Today I will start to publish series of posts about experiments on english wikipedia. As I said before, text2vec is inspired by gensim – well designed and quite efficient python library for topic modeling and related NLP tasks. Also I found very useful Radim’s posts, where he tried to evaluate some algorithms on english wikipedia dump. This dataset is rather big. For example, dump for 2015-10 (which will be used below) is 12gb bzip2 compressed file. In uncompressed form it takes about 50gb. So I can’t call it a “toy” dataset 🙂 You can download original files here. We are interested in file which ends with “pages-articles.xml.bz2”.
All evaluation and timings were done on my macbook laptop with intel core i7 cpu and 16gb of ram.
You can find all the code in the post repository.
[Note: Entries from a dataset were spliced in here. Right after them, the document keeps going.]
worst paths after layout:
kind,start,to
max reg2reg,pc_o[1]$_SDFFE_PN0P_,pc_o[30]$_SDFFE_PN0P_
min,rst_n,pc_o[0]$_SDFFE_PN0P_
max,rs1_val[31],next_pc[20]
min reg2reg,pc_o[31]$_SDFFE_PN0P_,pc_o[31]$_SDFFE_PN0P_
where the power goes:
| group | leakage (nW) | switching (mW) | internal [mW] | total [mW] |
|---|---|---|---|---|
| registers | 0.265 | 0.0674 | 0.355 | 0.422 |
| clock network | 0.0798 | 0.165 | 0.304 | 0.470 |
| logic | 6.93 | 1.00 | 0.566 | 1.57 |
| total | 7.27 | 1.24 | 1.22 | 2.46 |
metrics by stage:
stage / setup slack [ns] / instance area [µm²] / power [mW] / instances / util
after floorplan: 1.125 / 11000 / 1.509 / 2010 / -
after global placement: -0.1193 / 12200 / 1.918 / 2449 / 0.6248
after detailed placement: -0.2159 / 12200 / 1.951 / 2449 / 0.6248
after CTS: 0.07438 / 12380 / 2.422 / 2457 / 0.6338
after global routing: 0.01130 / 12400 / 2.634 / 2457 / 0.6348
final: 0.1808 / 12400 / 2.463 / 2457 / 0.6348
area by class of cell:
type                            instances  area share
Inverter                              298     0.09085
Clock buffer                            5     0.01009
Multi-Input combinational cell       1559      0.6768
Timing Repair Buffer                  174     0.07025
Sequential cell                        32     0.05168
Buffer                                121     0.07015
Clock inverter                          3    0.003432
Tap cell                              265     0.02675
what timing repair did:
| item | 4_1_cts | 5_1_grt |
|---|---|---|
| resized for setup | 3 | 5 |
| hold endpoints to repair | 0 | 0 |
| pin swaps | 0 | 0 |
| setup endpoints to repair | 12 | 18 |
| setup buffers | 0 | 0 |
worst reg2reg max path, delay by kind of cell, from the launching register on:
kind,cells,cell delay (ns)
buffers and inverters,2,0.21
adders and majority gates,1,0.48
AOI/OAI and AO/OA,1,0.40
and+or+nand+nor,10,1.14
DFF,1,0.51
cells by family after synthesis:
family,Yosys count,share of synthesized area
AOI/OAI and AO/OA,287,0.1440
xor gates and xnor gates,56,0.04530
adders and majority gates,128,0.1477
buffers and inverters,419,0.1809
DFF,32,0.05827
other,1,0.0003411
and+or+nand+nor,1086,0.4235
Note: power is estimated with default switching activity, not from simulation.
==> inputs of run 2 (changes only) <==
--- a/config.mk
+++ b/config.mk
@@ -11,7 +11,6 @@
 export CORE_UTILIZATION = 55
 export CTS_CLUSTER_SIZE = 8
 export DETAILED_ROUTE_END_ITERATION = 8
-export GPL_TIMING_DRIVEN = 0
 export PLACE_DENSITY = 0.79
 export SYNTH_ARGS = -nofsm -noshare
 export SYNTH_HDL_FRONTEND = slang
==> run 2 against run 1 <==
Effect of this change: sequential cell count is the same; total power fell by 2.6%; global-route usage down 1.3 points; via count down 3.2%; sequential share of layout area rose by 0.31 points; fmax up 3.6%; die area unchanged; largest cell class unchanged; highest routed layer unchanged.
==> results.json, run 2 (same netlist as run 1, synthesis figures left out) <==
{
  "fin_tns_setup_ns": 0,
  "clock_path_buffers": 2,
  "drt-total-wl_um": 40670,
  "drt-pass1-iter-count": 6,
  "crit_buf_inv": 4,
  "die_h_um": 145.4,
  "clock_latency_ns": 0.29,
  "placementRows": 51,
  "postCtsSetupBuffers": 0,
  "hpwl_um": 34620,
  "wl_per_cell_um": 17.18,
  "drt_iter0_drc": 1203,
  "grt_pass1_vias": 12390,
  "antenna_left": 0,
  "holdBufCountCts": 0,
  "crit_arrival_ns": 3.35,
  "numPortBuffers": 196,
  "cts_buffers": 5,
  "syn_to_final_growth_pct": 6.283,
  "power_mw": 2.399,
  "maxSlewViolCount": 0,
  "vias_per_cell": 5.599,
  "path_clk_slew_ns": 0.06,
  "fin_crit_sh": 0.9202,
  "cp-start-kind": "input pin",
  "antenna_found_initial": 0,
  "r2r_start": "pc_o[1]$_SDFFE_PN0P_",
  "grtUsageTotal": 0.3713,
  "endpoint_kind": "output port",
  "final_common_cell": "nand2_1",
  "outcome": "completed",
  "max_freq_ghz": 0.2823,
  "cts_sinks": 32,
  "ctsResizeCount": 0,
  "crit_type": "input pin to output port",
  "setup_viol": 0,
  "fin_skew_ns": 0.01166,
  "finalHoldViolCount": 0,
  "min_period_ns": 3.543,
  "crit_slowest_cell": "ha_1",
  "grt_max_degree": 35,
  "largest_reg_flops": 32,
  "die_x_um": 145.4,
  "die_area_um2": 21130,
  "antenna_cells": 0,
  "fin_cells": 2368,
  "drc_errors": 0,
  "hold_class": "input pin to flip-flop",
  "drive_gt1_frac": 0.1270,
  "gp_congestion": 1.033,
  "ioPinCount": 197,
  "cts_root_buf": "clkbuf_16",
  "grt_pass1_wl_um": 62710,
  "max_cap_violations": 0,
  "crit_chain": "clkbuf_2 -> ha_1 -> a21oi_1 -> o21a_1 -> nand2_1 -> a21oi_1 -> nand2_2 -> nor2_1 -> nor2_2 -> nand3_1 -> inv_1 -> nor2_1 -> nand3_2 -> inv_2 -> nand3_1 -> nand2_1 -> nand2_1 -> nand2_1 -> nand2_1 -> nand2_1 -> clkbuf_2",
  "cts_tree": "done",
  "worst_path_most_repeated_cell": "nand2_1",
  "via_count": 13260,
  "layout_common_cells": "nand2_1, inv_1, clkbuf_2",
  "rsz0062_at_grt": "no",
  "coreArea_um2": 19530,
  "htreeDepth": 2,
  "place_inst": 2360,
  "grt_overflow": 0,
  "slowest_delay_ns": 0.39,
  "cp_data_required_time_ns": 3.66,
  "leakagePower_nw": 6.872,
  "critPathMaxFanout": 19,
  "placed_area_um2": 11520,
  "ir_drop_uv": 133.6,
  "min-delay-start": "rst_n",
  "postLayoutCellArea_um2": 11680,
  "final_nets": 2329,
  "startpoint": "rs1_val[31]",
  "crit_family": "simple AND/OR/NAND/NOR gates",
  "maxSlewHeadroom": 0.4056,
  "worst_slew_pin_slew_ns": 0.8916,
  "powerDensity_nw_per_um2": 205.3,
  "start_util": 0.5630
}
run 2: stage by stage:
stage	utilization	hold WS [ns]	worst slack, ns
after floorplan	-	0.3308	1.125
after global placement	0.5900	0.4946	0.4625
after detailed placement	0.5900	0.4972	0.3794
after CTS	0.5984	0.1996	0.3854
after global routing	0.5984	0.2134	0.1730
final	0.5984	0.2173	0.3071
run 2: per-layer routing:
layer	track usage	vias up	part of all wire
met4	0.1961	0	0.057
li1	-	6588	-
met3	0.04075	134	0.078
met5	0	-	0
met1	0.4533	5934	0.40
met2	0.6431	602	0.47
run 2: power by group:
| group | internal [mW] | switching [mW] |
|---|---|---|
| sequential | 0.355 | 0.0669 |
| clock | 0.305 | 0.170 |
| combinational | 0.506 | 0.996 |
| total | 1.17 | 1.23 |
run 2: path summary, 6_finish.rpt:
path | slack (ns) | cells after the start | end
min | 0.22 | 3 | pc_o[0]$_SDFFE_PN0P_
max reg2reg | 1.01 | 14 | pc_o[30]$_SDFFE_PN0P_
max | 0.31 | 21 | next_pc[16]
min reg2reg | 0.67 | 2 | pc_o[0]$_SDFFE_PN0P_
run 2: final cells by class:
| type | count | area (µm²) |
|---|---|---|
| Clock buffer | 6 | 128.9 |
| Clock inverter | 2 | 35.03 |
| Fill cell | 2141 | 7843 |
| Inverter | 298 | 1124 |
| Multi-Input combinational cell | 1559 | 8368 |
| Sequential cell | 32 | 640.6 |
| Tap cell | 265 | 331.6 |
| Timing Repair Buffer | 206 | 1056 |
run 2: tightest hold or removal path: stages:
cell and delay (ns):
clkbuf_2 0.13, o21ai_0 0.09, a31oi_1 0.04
--- src/rtl/sio_cfg_pkg.sv ---
package sio_cfg_pkg;

    localparam logic [7:0] KEY_OPEN   = 8'h87;
    localparam logic [7:0] KEY_CLOSE  = 8'hAA;
    localparam logic [7:0] REG_LDSEL  = 8'h07;
    localparam logic [7:0] REG_ID_HI  = 8'h20;
    localparam logic [7:0] REG_ID_LO  = 8'h21;
    localparam logic [7:0] REG_REV    = 8'h22;
    localparam logic [7:0] REG_VND_HI = 8'h23;
    localparam logic [7:0] REG_VND_LO = 8'h24;
    localparam logic [7:0] BANK_BASE  = 8'h30;
    localparam logic [7:0] LOCKED_RD  = 8'hFF;

    typedef enum logic [1:0] {
        KS_LOCKED = 2'd0,
        KS_HALF   = 2'd1,
        KS_OPEN   = 2'd2
    } key_state_t;

    typedef struct packed {
        logic       valid;
        logic [7:0] ldev;
        logic [7:0] regno;
        logic [7:0] data;
    } bank_echo_t;

    function automatic logic in_bank(input logic [7:0] idx, input int unsigned nregs);
        return (idx >= BANK_BASE) && ({24'd0, idx} < {24'd0, BANK_BASE} + nregs);
    endfunction

endpackage
[src/rtl/sfe_pkg.sv]
package sfe_pkg;
    localparam logic [7:0] OP_WREN = 8'h06;
    localparam logic [7:0] OP_RDSR = 8'h05;
    localparam logic [7:0] OP_ERASE = 8'hD8;
    localparam int OPC_W = 8;
    localparam int STAT_W = 8;
endpackage

[src/rtl/sfe_pin_edge.sv]
module sfe_pin_edge (
    input  logic clk,
    input  logic rst_n,
    input  logic cs_n,
    input  logic sck,
    output logic sck_rise,
    output logic sck_fall,
    output logic cs_rise,
    output logic cs_fall
);
    typedef struct packed {
        logic cs;
        logic sck;
    } pin_t;

    pin_t pin_d, pin_q;

    always_comb begin
        pin_d.cs  = cs_n;
        pin_d.sck = sck;
        sck_rise  = sck & ~pin_q.sck;
        sck_fall  = ~sck & pin_q.sck;
        cs_rise   = cs_n & ~pin_q.cs;
        cs_fall   = ~cs_n & pin_q.cs;
    end

    always_ff @(posedge clk or negedge rst_n) begin
        if (!rst_n) begin
            pin_q.cs  <= 1'b1;
            pin_q.sck <= 1'b0;
        end else begin
            pin_q <= pin_d;
        end
    end
endmodule
## src/rtl/runahead_pkg.sv

```systemverilog
package runahead_pkg;
  typedef enum logic [1:0] {
    OP_ALU    = 2'd0,
    OP_LOAD   = 2'd1,
    OP_BRANCH = 2'd2
  } op_e;
endpackage

```

## src/rtl/ra_window.sv

```systemverilog
module ra_window
  import runahead_pkg::*;
#(
  parameter int DEPTH = 4,
  parameter int RW    = 3,
  parameter int DW    = 8,
  localparam int IW   = (DEPTH > 1) ? $clog2(DEPTH) : 1,
  localparam int CW   = $clog2(DEPTH + 1)
) (
  input  logic          clk_i,
  input  logic          rst_ni,
  input  logic          push_i,
  input  op_e           push_op_i,
  input  logic [RW-1:0] push_dst_i,
  input  logic [RW-1:0] push_sa_i,
  input  logic [RW-1:0] push_sb_i,
  input  logic          pop_i,
  input  logic          cpl_valid_i,
  input  logic [IW-1:0] cpl_idx_i,
  input  logic [DW-1:0] cpl_data_i,
  input  logic          cpl_miss_i,
  input  logic          cpl_mispred_i,
  input  logic          rewind_i,
  input  logic [IW-1:0] rewind_idx_i,
  input  logic [RW-1:0] rewind_dst_i,
  input  logic [DW-1:0] rewind_data_i,
  output logic [IW-1:0] tail_o,
  output logic [IW-1:0] head_idx_o,
  output logic          empty_o,
  output logic          full_o,
  output logic [CW-1:0] count_o,
  output op_e           h_op_o,
  output logic [RW-1:0] h_dst_o,
  output logic [RW-1:0] h_sa_o,
  output logic [RW-1:0] h_sb_o,
  output logic [DW-1:0] h_data_o,
  output logic          h_done_o,
  output logic          h_miss_o,
  output logic          h_mispred_o
);
  op_e           op_q      [DEPTH];
  logic [RW-1:0] dst_q     [DEPTH];
  logic [RW-1:0] sa_q      [DEPTH];
  logic [RW-1:0] sb_q      [DEPTH];
  logic [DW-1:0] data_q    [DEPTH];
  logic          done_q    [DEPTH];
  logic          miss_q    [DEPTH];
  logic          mispred_q [DEPTH];
  logic [IW-1:0] head_q, tail_q;
  logic [CW-1:0] cnt_q;

  function automatic logic [IW-1:0] nxt(input logic [IW-1:0] p);
    return (p == IW'(DEPTH - 1)) ? '0 : p + 1'b1;
  endfunction

  always_ff @(posedge clk_i or negedge rst_ni) begin
    if (!rst_ni) begin
      head_q <= '0;
      tail_q <= '0;
      cnt_q  <= '0;
      for (int i = 0; i < DEPTH; i++) begin
        op_q[i]      <= OP_ALU;
        dst_q[i]     <= '0;
        sa_q[i]      <= '0;
        sb_q[i]      <= '0;
        data_q[i]    <= '0;
        done_q[i]    <= 1'b0;
        miss_q[i]    <= 1'b0;
        mispred_q[i] <= 1'b0;
      end
    end else begin
      if (cpl_valid_i) begin
        done_q[cpl_idx_i]    <= 1'b1;
        data_q[cpl_idx_i]    <= cpl_data_i;
        miss_q[cpl_idx_i]    <= cpl_miss_i;
        mispred_q[cpl_idx_i] <= cpl_mispred_i;
      end
      if (push_i) begin
        op_q[tail_q]      <= push_op_i;
        dst_q[tail_q]     <= push_dst_i;
        sa_q[tail_q]      <= push_sa_i;
        sb_q[tail_q]      <= push_sb_i;
        done_q[tail_q]    <= 1'b0;
        miss_q[tail_q]    <= 1'b0;
        mispred_q[tail_q] <= 1'b0;
        tail_q            <= nxt(tail_q);
      end
      if (pop_i) head_q <= nxt(head_q);
      if (rewind_i) begin
        // window shrinks to the blocking load, now completed with returned data
        head_q                  <= rewind_idx_i;
        tail_q                  <= nxt(rewind_idx_i);
        op_q[rewind_idx_i]      <= OP_LOAD;
        dst_q[rewind_idx_i]     <= rewind_dst_i;
        data_q[rewind_idx_i]    <= rewind_data_i;
        done_q[rewind_idx_i]    <= 1'b1;
        miss_q[rewind_idx_i]    <= 1'b0;
        mispred_q[rewind_idx_i] <= 1'b0;
        cnt_q                   <= CW'(1);
      end else begin
        cnt_q <= cnt_q + CW'(push_i) - CW'(pop_i);
      end
    end
  end

  assign tail_o      = tail_q;
  assign head_idx_o  = head_q;
  assign count_o     = cnt_q;
  assign empty_o     = (cnt_q == '0);
  assign full_o      = (cnt_q == CW'(DEPTH));
  assign h_op_o      = op_q[head_q];
  assign h_dst_o     = dst_q[head_q];
  assign h_sa_o      = sa_q[head_q];
  assign h_sb_o      = sb_q[head_q];
  assign h_data_o    = data_q[head_q];
  assign h_done_o    = done_q[head_q];
  assign h_miss_o    = miss_q[head_q];
  assign h_mispred_o = mispred_q[head_q];

  assert_no_overflow_R7: assert property (@(posedge clk_i) disable iff (!rst_ni)
    push_i |-> (cnt_q < CW'(DEPTH)));
  assert_no_underflow_R6: assert property (@(posedge clk_i) disable iff (!rst_ni)
    pop_i |-> (cnt_q != '0));
endmodule

```

## src/rtl/ra_regfile.sv

```systemverilog
module ra_regfile #(
  parameter int NREG = 8,
  parameter int DW   = 8,
  localparam int RW  = (NREG > 1) ? $clog2(NREG) : 1
) (
  input  logic          clk_i,
  input  logic          rst_ni,
  input  logic          wr_en_i,
  input  logic [RW-1:0] wr_addr_i,
  input  logic [DW-1:0] wr_data_i,
  input  logic          inv_set_i,
  input  logic          inv_clr_i,
  input  logic          inv_flush_i,
  input  logic          ckpt_take_i,
  input  logic          ckpt_restore_i,
  input  logic [RW-1:0] src_a_i,
  input  logic [RW-1:0] src_b_i,
  output logic          src_inv_o,
  input  logic          arch_sel_i,
  input  logic [RW-1:0] rd_addr_i,
  output logic [DW-1:0] rd_data_o,
  output logic          rd_inv_o
);
  logic [DW-1:0]   rf_q [NREG];
  logic [DW-1:0]   ck_q [NREG];
  logic [NREG-1:0] inv_q;

  always_ff @(posedge clk_i or negedge rst_ni) begin
    if (!rst_ni) begin
      inv_q <= '0;
      for (int i = 0; i < NREG; i++) begin
        rf_q[i] <= '0;
        ck_q[i] <= '0;
      end
    end else begin
      if (ckpt_take_i)
        for (int i = 0; i < NREG; i++) ck_q[i] <= rf_q[i];
      if (ckpt_restore_i) begin
        for (int i = 0; i < NREG; i++) rf_q[i] <= ck_q[i];
      end else if (wr_en_i) begin
        rf_q[wr_addr_i] <= wr_data_i;
      end
      if (inv_flush_i)    inv_q            <= '0;
      else if (inv_set_i) inv_q[wr_addr_i] <= 1'b1;
      else if (inv_clr_i) inv_q[wr_addr_i] <= 1'b0;
    end
  end

  assign src_inv_o = inv_q[src_a_i] | inv_q[src_b_i];
  assign rd_data_o = arch_sel_i ? ck_q[rd_addr_i] : rf_q[rd_addr_i];
  assign rd_inv_o  = inv_q[rd_addr_i];

  assert_inv_clear_normal_R9: assert property (@(posedge clk_i) disable iff (!rst_ni)
    !arch_sel_i |-> (inv_q == '0));
  assert_ckpt_excl_R2: assert property (@(posedge clk_i) disable iff (!rst_ni)
    !(ckpt_take_i && ckpt_restore_i));
endmodule

```

## src/rtl/runahead_retire.sv

```systemverilog
module runahead_retire
  import runahead_pkg::*;
#(
  parameter int NREG  = 8,
  parameter int DEPTH = 4,
  parameter int DW    = 8,
  parameter int CW    = 16,
  localparam int RW   = (NREG > 1) ? $clog2(NREG) : 1,
  localparam int IW   = (DEPTH > 1) ? $clog2(DEPTH) : 1,
  localparam int NW   = $clog2(DEPTH + 1)
) (
  input  logic          clk_i,
  input  logic          rst_ni,
  input  logic          alloc_valid_i,
  input  logic [1:0]    alloc_op_i,
  input  logic [RW-1:0] alloc_dst_i,
  input  logic [RW-1:0] alloc_src_a_i,
  input  logic [RW-1:0] alloc_src_b_i,
  output logic          alloc_ready_o,
  output logic [IW-1:0] alloc_idx_o,
  input  logic          cpl_valid_i,
  input  logic [IW-1:0] cpl_idx_i,
  input  logic [DW-1:0] cpl_data_i,
  input  logic          cpl_miss_i,
  input  logic          cpl_mispred_i,
  input  logic          miss_ret_i,
  input  logic [DW-1:0] miss_ret_data_i,
  input  logic [RW-1:0] rd_addr_i,
  output logic [DW-1:0] rd_data_o,
  output logic          rd_inv_o,
  output logic          mode_o,
  output logic [CW-1:0] pr_count_o,
  output logic          recover_o
);
  logic          mode_q, recover_q;
  logic [CW-1:0] pr_q;
  logic [IW-1:0] miss_slot_q;
  logic [RW-1:0] miss_dst_q;

  logic          push, pop, enter, leave, pr_inc, rec_d;
  logic          wr_en, inv_set, inv_clr, src_inv, poison;
  logic          empty, full;
  logic [NW-1:0] win_cnt;
  logic [IW-1:0] head_idx;
  op_e           h_op;
  logic [RW-1:0] h_dst, h_sa, h_sb;
  logic [DW-1:0] h_data;
  logic          h_done, h_miss, h_mispred;

  assign alloc_ready_o = !full && !(mode_q && miss_ret_i);
  assign push          = alloc_valid_i && alloc_ready_o;

  ra_window #(.DEPTH(DEPTH), .RW(RW), .DW(DW)) u_win (
    .clk_i, .rst_ni,
    .push_i(push), .push_op_i(op_e'(alloc_op_i)), .push_dst_i(alloc_dst_i),
    .push_sa_i(alloc_src_a_i), .push_sb_i(alloc_src_b_i),
    .pop_i(pop),
    .cpl_valid_i, .cpl_idx_i, .cpl_data_i, .cpl_miss_i, .cpl_mispred_i,
    .rewind_i(leave), .rewind_idx_i(miss_slot_q), .rewind_dst_i(miss_dst_q),
    .rewind_data_i(miss_ret_data_i),
    .tail_o(alloc_idx_o), .head_idx_o(head_idx), .empty_o(empty), .full_o(full),
    .count_o(win_cnt), .h_op_o(h_op), .h_dst_o(h_dst), .h_sa_o(h_sa), .h_sb_o(h_sb),
    .h_data_o(h_data), .h_done_o(h_done), .h_miss_o(h_miss), .h_mispred_o(h_mispred)
  );

  ra_regfile #(.NREG(NREG), .DW(DW)) u_rf (
    .clk_i, .rst_ni,
    .wr_en_i(wr_en), .wr_addr_i(h_dst), .wr_data_i(h_data),
    .inv_set_i(inv_set), .inv_clr_i(inv_clr), .inv_flush_i(leave),
    .ckpt_take_i(enter), .ckpt_restore_i(leave),
    .src_a_i(h_sa), .src_b_i(h_sb), .src_inv_o(src_inv),
    .arch_sel_i(mode_q), .rd_addr_i, .rd_data_o, .rd_inv_o
  );

  assign poison = src_inv || (h_op == OP_LOAD && h_done && h_miss);

  always_comb begin
    pop = 1'b0; enter = 1'b0; leave = 1'b0; pr_inc = 1'b0; rec_d = 1'b0;
    wr_en = 1'b0; inv_set = 1'b0; inv_clr = 1'b0;
    if (!mode_q) begin
      if (!empty && h_done) begin
        pop = 1'b1;
        if (h_op == OP_LOAD && h_miss) begin
          enter   = 1'b1;
          inv_set = 1'b1;
        end else begin
          wr_en = (h_op != OP_BRANCH);
          rec_d = (h_op == OP_BRANCH) && h_mispred;
        end
      end
    end else if (miss_ret_i) begin
      leave = 1'b1;  // exit wins over any removal this cycle
    end else if (!empty) begin
      if (poison) begin
        pop     = 1'b1;
        pr_inc  = 1'b1;
        inv_set = (h_op != OP_BRANCH);
      end else if (h_done) begin
        pop     = 1'b1;
        pr_inc  = 1'b1;
        wr_en   = (h_op != OP_BRANCH);
        inv_clr = (h_op != OP_BRANCH);
        rec_d   = (h_op == OP_BRANCH) && h_mispred;
      end
    end
  end

  always_ff @(posedge clk_i or negedge rst_ni) begin
    if (!rst_ni) begin
      mode_q      <= 1'b0;
      recover_q   <= 1'b0;
      pr_q        <= '0;
      miss_slot_q <= '0;
      miss_dst_q  <= '0;
    end else begin
      recover_q <= rec_d;
      pr_q      <= pr_q + CW'(pr_inc);
      if (enter) begin
        mode_q      <= 1'b1;
        miss_slot_q <= head_idx;
        miss_dst_q  <= h_dst;
      end else if (leave) begin
        mode_q <= 1'b0;
      end
    end
  end

  assign mode_o     = mode_q;
  assign pr_count_o = pr_q;
  assign recover_o  = recover_q;

  assert_entry_cause_R1: assert property (@(posedge clk_i) disable iff (!rst_ni)
    $rose(mode_q) |-> $past(!empty && h_done && h_op == OP_LOAD && h_miss));
  assert_arch_hold_R3: assert property (@(posedge clk_i) disable iff (!rst_ni)
    (mode_q && !miss_ret_i) |=> ((rd_addr_i != $past(rd_addr_i)) || $stable(rd_data_o)));
  assert_exit_flush_R9: assert property (@(posedge clk_i) disable iff (!rst_ni)
    (mode_q && miss_ret_i) |=> (!mode_q && win_cnt == NW'(1)));
  assert_exit_priority_R10: assert property (@(posedge clk_i) disable iff (!rst_ni)
    (mode_q && miss_ret_i) |=> $stable(pr_count_o));
  assert_pr_step_R6: assert property (@(posedge clk_i) disable iff (!rst_ni)
    1'b1 |=> (pr_count_o == $past(pr_count_o) || pr_count_o == $past(pr_count_o) + 1'b1));
endmodule

```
After getting enwiki dump we should clean it – remove wiki xml markup. I didn’t implement this stage in text2vec, so we will use gensim’s scripts – and especially file prepare_shootout.py. It is not very hard to implement it in R, but this is not top priority for me at the moment. So if anybody is willing to help – please see this issue.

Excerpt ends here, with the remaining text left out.